Antifertility and mutagenic effects in mice from parenteral administration of di‐2‐ethylhexyl phthalate (DEHP)

Abstract

The subcutaneous administration of 1-10 mg of undiluted di(2-ethylhexyl)phthalate (DEHP) to adult male ICR mice on d 1, 5, and 10 was followed by mating, one to one, with untreated adult virgin females. A single mating at d21 resulted in a reduction in the incidence of pregnancies in the DEHP-treated groups. On the other hand, repeated matings with fresh females starting on d 2, 6, 11, 16, and 21, and at weekly intervals through 8 wk, revealed no perceptible effect of DEHP on the incidence of pregnancy.

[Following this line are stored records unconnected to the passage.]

$ cat src/common/trap_seq_regs.vh
`ifndef TRAP_SEQ_REGS_VH
`define TRAP_SEQ_REGS_VH

// operation codes presented by the decode pipeline
`define OP_BPT      4'h0
`define OP_BUGCHK   4'h1
`define OP_GENTRAP  4'h2
`define OP_CALLSYS  4'h3
`define OP_CLRFEN   4'h4
`define OP_RDUNIQ   4'h5
`define OP_WRUNIQ   4'h6
`define OP_URTI     4'h7
`define OP_IMB      4'h8
`define OP_CFLUSH   4'h9

// exception codes
`define EXC_NONE    3'h0
`define EXC_KSNV    3'h1
`define EXC_MCHK    3'h2
`define EXC_ILLOP   3'h3
`define EXC_RSVD    3'h4
`define EXC_MEMF    3'h5

// register offsets (byte addresses, 64-bit words)
`define REG_CTRL    6'h00
`define REG_KPTR    6'h08
`define REG_KSS     6'h10
`define REG_USS     6'h18
`define REG_IFVEC   6'h20
`define REG_SYSVEC  6'h28
`define REG_CBB     6'h30
`define REG_UNIQ    6'h38

// control register fields
`define CTRL_FLT    4
`define CTRL_INTR   5
`define CTRL_LOCK   6

// processor status layout
`define ST_MODE     3
`define ST_RST      4'h0
`define ST_SYSCALL  64'h0000_0000_0000_0008

// frame geometry
`define FRAME_BYTES 64'h0000_0000_0000_0030
`define FLT_OFF     64'h0000_0000_0000_0028
`define QW_STEP     64'h0000_0000_0000_0008
`define TRAP_STEPS  3'h5
`define SYS_STEPS   3'h2
`define URTI_STEPS  3'h7
`define FLT_STEPS   3'h1

// result write mask bits
`define RES_SP      0
`define RES_GP      1
`define RES_A0      2
`define RES_A1      3
`define RES_A2      4
`define RES_V0      5
`define RES_AT      6
`define RES_PC      7

`endif

$ cat src/hdl/trap_call_return_sequencer.v
// Implementation choices: the address map and register access over Wishbone.
`timescale 1ns/1ps
`include "trap_seq_regs.vh"

module trap_call_return_sequencer #(
  parameter DW = 64
) (
  input  wire          mclk_in,
  input  wire          rst_n_in,
  // wishbone slave
  input  wire          wb_cyc_in,
  input  wire          wb_stb_in,
  input  wire          wb_we_in,
  input  wire [5:0]    wb_adr_in,
  input  wire [7:0]    wb_sel_in,
  input  wire [DW-1:0] wb_dat_in,
  output reg  [DW-1:0] wb_dat_out,
  output reg           wb_ack_out,
  // decode side
  input  wire          op_valid_in,
  input  wire [3:0]    op_code_in,
  input  wire [DW-1:0] op_pc_next_in,
  input  wire [DW-1:0] op_sp_in,
  input  wire [DW-1:0] op_gp_in,
  input  wire [DW-1:0] op_a0_in,
  input  wire [DW-1:0] op_a1_in,
  input  wire [DW-1:0] op_a2_in,
  input  wire          lock_set_in,
  input  wire          intr_set_in,
  output reg           busy_out,
  output reg           done_out,
  output reg  [7:0]    res_we_out,
  output reg  [DW-1:0] res_sp_out,
  output reg  [DW-1:0] res_gp_out,
  output reg  [DW-1:0] res_a0_out,
  output reg  [DW-1:0] res_a1_out,
  output reg  [DW-1:0] res_a2_out,
  output reg  [DW-1:0] res_v0_out,
  output reg  [DW-1:0] res_at_out,
  output reg  [DW-1:0] res_pc_out,
  output reg           exc_out,
  output reg  [2:0]    exc_code_out,
  output reg           flush_out,
  output reg  [DW-1:0] flush_pfn_out,
  output reg  [3:0]    status_out,
  output reg           float_enable_bit_out,
  // stack memory
  output reg           mem_req_out,
  output reg           mem_we_out,
  output reg  [DW-1:0] mem_addr_out,
  output reg  [DW-1:0] mem_wdata_out,
  input  wire [DW-1:0] mem_rdata_in,
  input  wire          mem_ack_in,
  input  wire          mem_err_in
);

  localparam S_IDLE = 1'b0;
  localparam S_MEM  = 1'b1;

  reg          state_r;
  reg [3:0]    op_r;
  reg [2:0]    step_r;
  reg [2:0]    last_r;
  reg          user_r;
  reg [3:0]    old_ps_r;
  reg [DW-1:0] base_r;
  reg [DW-1:0] pc_l_r;
  reg [DW-1:0] sp_l_r;
  reg [DW-1:0] gp_l_r;
  reg [DW-1:0] a0_l_r;
  reg [DW-1:0] a1_l_r;
  reg [DW-1:0] a2_l_r;
  reg [DW-1:0] ld_r [0:7];

  reg [DW-1:0] kernel_global_ptr_r;
  reg [DW-1:0] kernel_stack_save_r;
  reg [DW-1:0] user_stack_save_r;
  reg [DW-1:0] instr_fault_vector_r;
  reg [DW-1:0] syscall_vector_r;
  reg [DW-1:0] context_block_base_r;
  reg [DW-1:0] unique_r;
  reg          intr_flag_r;
  reg          lock_flag_r;

  wire          wb_hit     = wb_cyc_in & wb_stb_in & ~wb_ack_out;
  wire          wb_wr      = wb_hit & wb_we_in;
  wire          user_mode  = status_out[`ST_MODE];
  wire [DW-1:0] trap_stack = user_mode ? kernel_stack_save_r : op_sp_in;
  wire [DW-1:0] trap_base  = trap_stack - `FRAME_BYTES;
  wire [DW-1:0] sys_base   = kernel_stack_save_r - `FRAME_BYTES;
  wire [DW-1:0] ctrl_word  = {{(DW-7){1'b0}}, lock_flag_r, intr_flag_r,
                              float_enable_bit_out, status_out};
  wire [DW-1:0] urti_ps    = ld_r[2];

  function [DW-1:0] merge;
    input [DW-1:0] old;
    input [DW-1:0] val;
    input [7:0]    sel;
    integer i;
    begin
      merge = old;
      for (i = 0; i < 8; i = i + 1) begin
        if (sel[i]) begin
          merge[i*8 +: 8] = val[i*8 +: 8];
        end
      end
    end
  endfunction

  // frame quadword for a given slot of a trap or system call frame
  function [DW-1:0] frame_word;
    input [2:0] s;
    begin
      case (s)
        3'h0:    frame_word = (op_r == `OP_CALLSYS) ? `ST_SYSCALL :
                              {{(DW-4){1'b0}}, old_ps_r};
        3'h1:    frame_word = pc_l_r;
        3'h2:    frame_word = gp_l_r;
        3'h3:    frame_word = a0_l_r;
        3'h4:    frame_word = a1_l_r;
        3'h5:    frame_word = a2_l_r;
        default: frame_word = {DW{1'b0}};
      endcase
    end
  endfunction

  always @(posedge mclk_in) begin
    if (state_r == S_MEM && mem_ack_in && !mem_we_out) begin
      ld_r[step_r] <= mem_rdata_in;
    end
  end

  always @(posedge mclk_in) begin
    if (!rst_n_in) begin
      wb_ack_out           <= 1'b0;
      wb_dat_out           <= {DW{1'b0}};
      state_r              <= S_IDLE;
      op_r                 <= 4'h0;
      step_r               <= 3'h0;
      last_r               <= 3'h0;
      user_r               <= 1'b0;
      old_ps_r             <= 4'h0;
      base_r               <= {DW{1'b0}};
      pc_l_r               <= {DW{1'b0}};
      sp_l_r               <= {DW{1'b0}};
      gp_l_r               <= {DW{1'b0}};
      a0_l_r               <= {DW{1'b0}};
      a1_l_r               <= {DW{1'b0}};
      a2_l_r               <= {DW{1'b0}};
      kernel_global_ptr_r  <= {DW{1'b0}};
      kernel_stack_save_r  <= {DW{1'b0}};
      user_stack_save_r    <= {DW{1'b0}};
      instr_fault_vector_r <= {DW{1'b0}};
      syscall_vector_r     <= {DW{1'b0}};
      context_block_base_r <= {DW{1'b0}};
      unique_r             <= {DW{1'b0}};
      intr_flag_r          <= 1'b0;
      lock_flag_r          <= 1'b0;
      status_out           <= `ST_RST;
      float_enable_bit_out <= 1'b0;
      busy_out             <= 1'b0;
      done_out             <= 1'b0;
      res_we_out           <= 8'h00;
      res_sp_out           <= {DW{1'b0}};
      res_gp_out           <= {DW{1'b0}};
      res_a0_out           <= {DW{1'b0}};
      res_a1_out           <= {DW{1'b0}};
      res_a2_out           <= {DW{1'b0}};
      res_v0_out           <= {DW{1'b0}};
      res_at_out           <= {DW{1'b0}};
      res_pc_out           <= {DW{1'b0}};
      exc_out              <= 1'b0;
      exc_code_out         <= `EXC_NONE;
      flush_out            <= 1'b0;
      flush_pfn_out        <= {DW{1'b0}};
      mem_req_out          <= 1'b0;
      mem_we_out           <= 1'b0;
      mem_addr_out         <= {DW{1'b0}};
      mem_wdata_out        <= {DW{1'b0}};
    end else begin
      done_out   <= 1'b0;
      exc_out    <= 1'b0;
      flush_out  <= 1'b0;
      res_we_out <= 8'h00;
      wb_ack_out <= wb_hit;
      // register bus: reads answer one cycle after the strobe
      if (wb_hit) begin
        if (wb_adr_in == `REG_CTRL) begin
          wb_dat_out <= ctrl_word;
        end else if (wb_adr_in == `REG_KPTR) begin
          wb_dat_out <= kernel_global_ptr_r;
        end else if (wb_adr_in == `REG_KSS) begin
          wb_dat_out <= kernel_stack_save_r;
        end else if (wb_adr_in == `REG_USS) begin
          wb_dat_out <= user_stack_save_r;
        end else if (wb_adr_in == `REG_IFVEC) begin
          wb_dat_out <= instr_fault_vector_r;
        end else if (wb_adr_in == `REG_SYSVEC) begin
          wb_dat_out <= syscall_vector_r;
        end else if (wb_adr_in == `REG_CBB) begin
          wb_dat_out <= context_block_base_r;
        end else if (wb_adr_in == `REG_UNIQ) begin
          wb_dat_out <= unique_r;
        end else begin
          wb_dat_out <= {DW{1'b0}};
        end
      end
      if (wb_wr) begin
        if (wb_adr_in == `REG_CTRL) begin
          if (wb_sel_in[0]) begin
            status_out           <= wb_dat_in[3:0];
            float_enable_bit_out <= wb_dat_in[`CTRL_FLT];
            intr_flag_r          <= wb_dat_in[`CTRL_INTR];
            lock_flag_r          <= wb_dat_in[`CTRL_LOCK];
          end
        end else if (wb_adr_in == `REG_KPTR) begin
          kernel_global_ptr_r <= merge(kernel_global_ptr_r, wb_dat_in, wb_sel_in);
        end else if (wb_adr_in == `REG_KSS) begin
          kernel_stack_save_r <= merge(kernel_stack_save_r, wb_dat_in, wb_sel_in);
        end else if (wb_adr_in == `REG_USS) begin
          user_stack_save_r <= merge(user_stack_save_r, wb_dat_in, wb_sel_in);
        end else if (wb_adr_in == `REG_IFVEC) begin
          instr_fault_vector_r <= merge(instr_fault_vector_r, wb_dat_in, wb_sel_in);
        end else if (wb_adr_in == `REG_SYSVEC) begin
          syscall_vector_r <= merge(syscall_vector_r, wb_dat_in, wb_sel_in);
        end else if (wb_adr_in == `REG_CBB) begin
          context_block_base_r <= merge(context_block_base_r, wb_dat_in, wb_sel_in);
        end else if (wb_adr_in == `REG_UNIQ) begin
          unique_r <= merge(unique_r, wb_dat_in, wb_sel_in);
        end
      end

      case (state_r)
        S_IDLE: begin
          if (op_valid_in) begin
            op_r     <= op_code_in;
            user_r   <= user_mode;
            old_ps_r <= status_out;
            pc_l_r   <= op_pc_next_in;
            sp_l_r   <= op_sp_in;
            gp_l_r   <= op_gp_in;
            a0_l_r   <= op_a0_in;
            a1_l_r   <= op_a1_in;
            a2_l_r   <= op_a2_in;
            step_r   <= 3'h0;
            case (op_code_in)
              `OP_BPT, `OP_BUGCHK, `OP_GENTRAP: begin
                if (trap_base[2:0] != 3'h0) begin
                  exc_out      <= 1'b1;
                  exc_code_out <= `EXC_KSNV;
                end else begin
                  state_r       <= S_MEM;
                  busy_out      <= 1'b1;
                  base_r        <= trap_base;
                  last_r        <= `TRAP_STEPS;
                  mem_req_out   <= 1'b1;
                  mem_we_out    <= 1'b1;
                  mem_addr_out  <= trap_base;
                  mem_wdata_out <= {{(DW-4){1'b0}}, status_out};
                end
              end
              `OP_CALLSYS: begin
                if (!user_mode) begin
                  exc_out      <= 1'b1;
                  exc_code_out <= `EXC_MCHK;
                end else if (sys_base[2:0] != 3'h0) begin
                  exc_out      <= 1'b1;
                  exc_code_out <= `EXC_KSNV;
                end else begin
                  state_r       <= S_MEM;
                  busy_out      <= 1'b1;
                  base_r        <= sys_base;
                  last_r        <= `SYS_STEPS;
                  mem_req_out   <= 1'b1;
                  mem_we_out    <= 1'b1;
                  mem_addr_out  <= sys_base;
                  mem_wdata_out <= `ST_SYSCALL;
                end
              end
              `OP_CLRFEN: begin
                // read-modify-write keeps the other bits of the block word
                state_r      <= S_MEM;
                busy_out     <= 1'b1;
                last_r       <= `FLT_STEPS;
                mem_req_out  <= 1'b1;
                mem_we_out   <= 1'b0;
                mem_addr_out <= context_block_base_r + `FLT_OFF;
              end
              `OP_RDUNIQ: begin
                done_out             <= 1'b1;
                res_v0_out           <= unique_r;
                res_we_out[`RES_V0]  <= 1'b1;
              end
              `OP_WRUNIQ: begin
                done_out <= 1'b1;
                unique_r <= op_a0_in;
              end
              `OP_URTI: begin
                if (!user_mode) begin
                  exc_out      <= 1'b1;
                  exc_code_out <= `EXC_MCHK;
                end else if (op_sp_in[5:0] != 6'h00) begin
                  exc_out      <= 1'b1;
                  exc_code_out <= `EXC_ILLOP;
                end else begin
                  state_r      <= S_MEM;
                  busy_out     <= 1'b1;
                  base_r       <= op_sp_in;
                  last_r       <= `URTI_STEPS;
                  mem_req_out  <= 1'b1;
                  mem_we_out   <= 1'b0;
                  mem_addr_out <= op_sp_in;
                end
              end
              `OP_IMB: begin
                done_out <= 1'b1;
              end
              `OP_CFLUSH: begin
                if (user_mode) begin
                  exc_out      <= 1'b1;
                  exc_code_out <= `EXC_RSVD;
                end else begin
                  done_out      <= 1'b1;
                  flush_out     <= 1'b1;
                  flush_pfn_out <= op_a0_in;
                end
              end
              default: begin
                exc_out      <= 1'b1;
                exc_code_out <= `EXC_RSVD;
              end
            endcase
          end
        end
        S_MEM: begin
          if (mem_err_in) begin
            // abort: no register or status is updated yet; frame words already acked stay in memory
            state_r      <= S_IDLE;
            busy_out     <= 1'b0;
            mem_req_out  <= 1'b0;
            mem_we_out   <= 1'b0;
            exc_out      <= 1'b1;
            exc_code_out <= (op_r == `OP_URTI) ? `EXC_MEMF : `EXC_KSNV;
          end else if (mem_ack_in) begin
            if (step_r != last_r) begin
              step_r <= step_r + 3'h1;
              if (op_r == `OP_CLRFEN) begin
                mem_we_out    <= 1'b1;
                mem_wdata_out <= {mem_rdata_in[DW-1:1], 1'b0};
              end else begin
                mem_addr_out  <= mem_addr_out + `QW_STEP;
                mem_wdata_out <= frame_word(step_r + 3'h1);
              end
            end else begin
              state_r     <= S_IDLE;
              busy_out    <= 1'b0;
              mem_req_out <= 1'b0;
              mem_we_out  <= 1'b0;
              if (op_r == `OP_CLRFEN) begin
                done_out             <= 1'b1;
                float_enable_bit_out <= 1'b0;
              end else if (op_r == `OP_URTI) begin
                if (!urti_ps[`ST_MODE] || urti_ps[2:0] != 3'h0) begin
                  exc_out      <= 1'b1;
                  exc_code_out <= `EXC_ILLOP;
                end else begin
                  done_out    <= 1'b1;
                  intr_flag_r <= 1'b0;
                  lock_flag_r <= 1'b0;
                  res_at_out  <= ld_r[0];
                  res_sp_out  <= ld_r[1];
                  res_pc_out  <= ld_r[3];
                  res_gp_out  <= ld_r[4];
                  res_a0_out  <= ld_r[5];
                  res_a1_out  <= ld_r[6];
                  res_a2_out  <= mem_rdata_in;
                  res_we_out  <= 8'hDF;
                end
              end else begin
                done_out   <= 1'b1;
                if (user_r) begin
                  user_stack_save_r <= sp_l_r;
                  status_out        <= `ST_RST;
                end
                res_sp_out <= base_r;
                res_gp_out <= kernel_global_ptr_r;
                if (op_r == `OP_CALLSYS) begin
                  res_pc_out <= syscall_vector_r;
                  res_we_out <= 8'h83;
                end else begin
                  res_pc_out <= instr_fault_vector_r;
                  res_a0_out <= {{(DW-2){1'b0}}, op_r[1:0]};
                  res_we_out <= 8'h87;
                end
              end
            end
          end
        end
        default: begin
          state_r <= S_IDLE;
        end
      endcase
      // hardware sets win over any clear in the same cycle
      if (lock_set_in) begin
        lock_flag_r <= 1'b1;
      end
      if (intr_set_in) begin
        intr_flag_r <= 1'b1;
      end
    end
  end

endmodule

$ cat config.mk
export PLATFORM = sky130hd
export DESIGN_NAME = trap_call_return_sequencer
export DESIGN_NICKNAME = d
export VERILOG_FILES = /design/src/hdl/trap_call_return_sequencer.v
export VERILOG_INCLUDE_DIRS = /design/src /design/src/common
export SDC_FILE = /design/constraint.sdc
export NUM_CORES = 2
export LEC_CHECK = 0
export ABC_AREA = 0
export BUFFER_PORTS_ARGS = -buffer_cell sky130_fd_sc_hd__buf_2
export CAP_MARGIN = 20
export CORE_AREA = 10 10 516 518
export CTS_CLUSTER_SIZE = 28
export DETAILED_ROUTE_END_ITERATION = 8
export DIE_AREA = 0 0 526 528
export PLACE_DENSITY_LB_ADDON = 0.15
export REMOVE_ABC_BUFFERS = 1
export SLEW_MARGIN = 20
export SYNTH_ARGS = -nofsm -noshare
export SYNTH_HDL_FRONTEND = slang
export SYNTH_SLANG_ARGS = --single-unit
$ cat constraint.sdc
create_clock -name mclk_in -period 7.7 [get_ports mclk_in]
set_input_delay 1.54 -clock mclk_in [delete_from_list [all_inputs] [get_ports mclk_in]]
set_output_delay 1.54 -clock mclk_in [all_outputs]
set_load 0.005 [all_outputs]
# Word-level counts from Yosys, hierarchy flattened
# Memory sizes are Yosys's and may differ from the RTL's. A register that Yosys moved wholly into a read port is not among the register bits.
# Cells that the tools add are included.
[totals]
regBits = 1576
ram_bits = 512
input_bits = 540
out_inout_bits = 791
word_cells = 453
memories = 1
[memory_table]
columns = ["memory", "depth", "width", "read_ports", "rd_ports_with_merged_regs", "wr", "line_no", "rtl"]
rows = [
  ["ld_r", 8, 64, 7, 2, 1, "trap_call_return_sequencer.v:73", "reg [DW-1:0] ld_r [0:7];"],
]
[op_classes]
add_sub_neg = 5
n_eq_ne = 55
n_mux = 219
bitwise = 20
reduce_logical = 75
[ops]
columns = ["cell", "n"]
rows = [
  ["$mux 64", 61],
  ["$pmux 64 s2", 3],
  ["$pmux 64 s6", 1],
  ["$pmux 64 s4", 1],
  ["$pmux 64 s3", 1],
  ["$mux 8", 18],
  ["$sub 64x6->64 const B", 2],
  ["$reduce_and 9->1", 10],
  ["$reduce_and 8->1", 11],
  ["$mux 1", 80],
  ["$mux 3", 24],
  ["$reduce_and 7->1", 10],
  ["$add 64x4->64 const B", 1],
  ["$add 64x6->64 const B", 1],
  ["$mux 4", 11],
  ["$reduce_and 4->1", 10],
  ["$reduce_and 5->1", 8],
  ["$ne 3x3->1 const B", 10],
  ["$eq 4x3->1 const B", 6],
  ["$eq 6x6->1 const B", 4],
  ["$mux 6", 4],
  ["$ne 2x2->1 const B", 12],
  ["$reduce_and 11->1", 2],
  ["$not 1->1", 17],
  ["other kinds (38)", 66],
]

# Depth between registers and ports, before layout
[depth]
depth_word = 13
ltp_mapped = 19
ltp_nobuf = 9

# Least setup slack after synthesis
# Ideal clock, no wire load.
[synth_path]
path_type = "input to register"
from = "input mem_ack_in"
to = "memory ld_r[5][0] (enable)"
setup_time_ns = 0.578
t_arrival_ns = 6.688
required_time_ns = 7.122
slack_ns = 0.434
path_stages = 3
n_path_buf = 0
path_cell_list = "nand2_1 -> or3_1 -> nor3b_1"
[synth_via]
elab_chain_len = 4
[synth_rtl]
columns = ["element", "line_no", "rtl"]
rows = [
  ["start: declaration", "trap_call_return_sequencer.v:53", "input wire mem_ack_in,"],
  ["$logic_and 1x1->1 (2 in series)", "trap_call_return_sequencer.v:128", "if (state_r == S_MEM && mem_ack_in && !mem_we_out) begin"],
  ["$mux 1", "trap_call_return_sequencer.v:128", ""],
  ["$mux 1 (not written as such)", "trap_call_return_sequencer.v:129", "ld_r[step_r] <= mem_rdata_in;"],
  ["end: declaration", "trap_call_return_sequencer.v:73", ""],
]
# Every way passes these cells.

# Final worst setup path
[layout_path]
from = "register status_out[3]"
to = "register mem_addr_out[62]"
[layout_via]
elab_chain_len = 6
elab_cells_between_ends = 11
cone_classes = "add/sub: 1; eq/ne: 3; mux: 5; reduce/logical: 2"
[layout_rtl]
columns = ["element", "line_no", "rtl"]
rows = [
  ["start: declaration", "trap_call_return_sequencer.v:45", "output reg [3:0] status_out,"],
  ["start signal: assignment", "trap_call_return_sequencer.v:159", "status_out <= `ST_RST;"],
  ["start signal: assignment", "trap_call_return_sequencer.v:211", "status_out <= wb_dat_in[3:0];"],
  ["start signal: assignment", "trap_call_return_sequencer.v:383", "status_out <= `ST_RST;"],
  ["$mux 64", "trap_call_return_sequencer.v:88", "wire [DW-1:0] trap_stack = user_mode ? kernel_stack_save_r : op_sp_in;"],
  ["$sub 64x6->64 (no line)", "-", ""],
  ["$mux 64", "trap_call_return_sequencer.v:248", "if (trap_base[2:0] != 3'h0) begin"],
  ["$pmux 64 s4", "trap_call_return_sequencer.v:246", "case (op_code_in)"],
  ["$mux 64", "trap_call_return_sequencer.v:235", "if (op_valid_in) begin"],
  ["$pmux 64 s2", "trap_call_return_sequencer.v:233", "case (state_r)"],
  ["end signal: assignment", "trap_call_return_sequencer.v:258", "mem_addr_out <= trap_base;"],
  ["end signal: assignment", "trap_call_return_sequencer.v:276", "mem_addr_out <= sys_base;"],
  ["end signal: assignment", "trap_call_return_sequencer.v:287", "mem_addr_out <= context_block_base_r + `FLT_OFF;"],
  ["end: declaration", "trap_call_return_sequencer.v:50", "output reg [DW-1:0] mem_addr_out,"],
]
# Several ways; a longest one is shown, not always the timed one. The select of a mux whose other input is x is not followed.
# A chain may end at the register's enable or synchronous reset.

Examination of surgically exposed uteri and ovaries of pregnant females on d 13 of gestation revealed an increase in the incidence of preimplantation losses and early fetal deaths in the DEHP-treated groups; consequently, there were fewer viable fetuses per pregnancy. Mutagenic indices for DEHP, calculated as percent ratios of (1) preimplantation losses/implantations per pregnancy and (2) early fetal deaths/implantations per pregnancy, suggested a dominant lethal mutation effect in the treated mice. These effects tend to be more pronounced on the postmiotic stage of germ-cell development.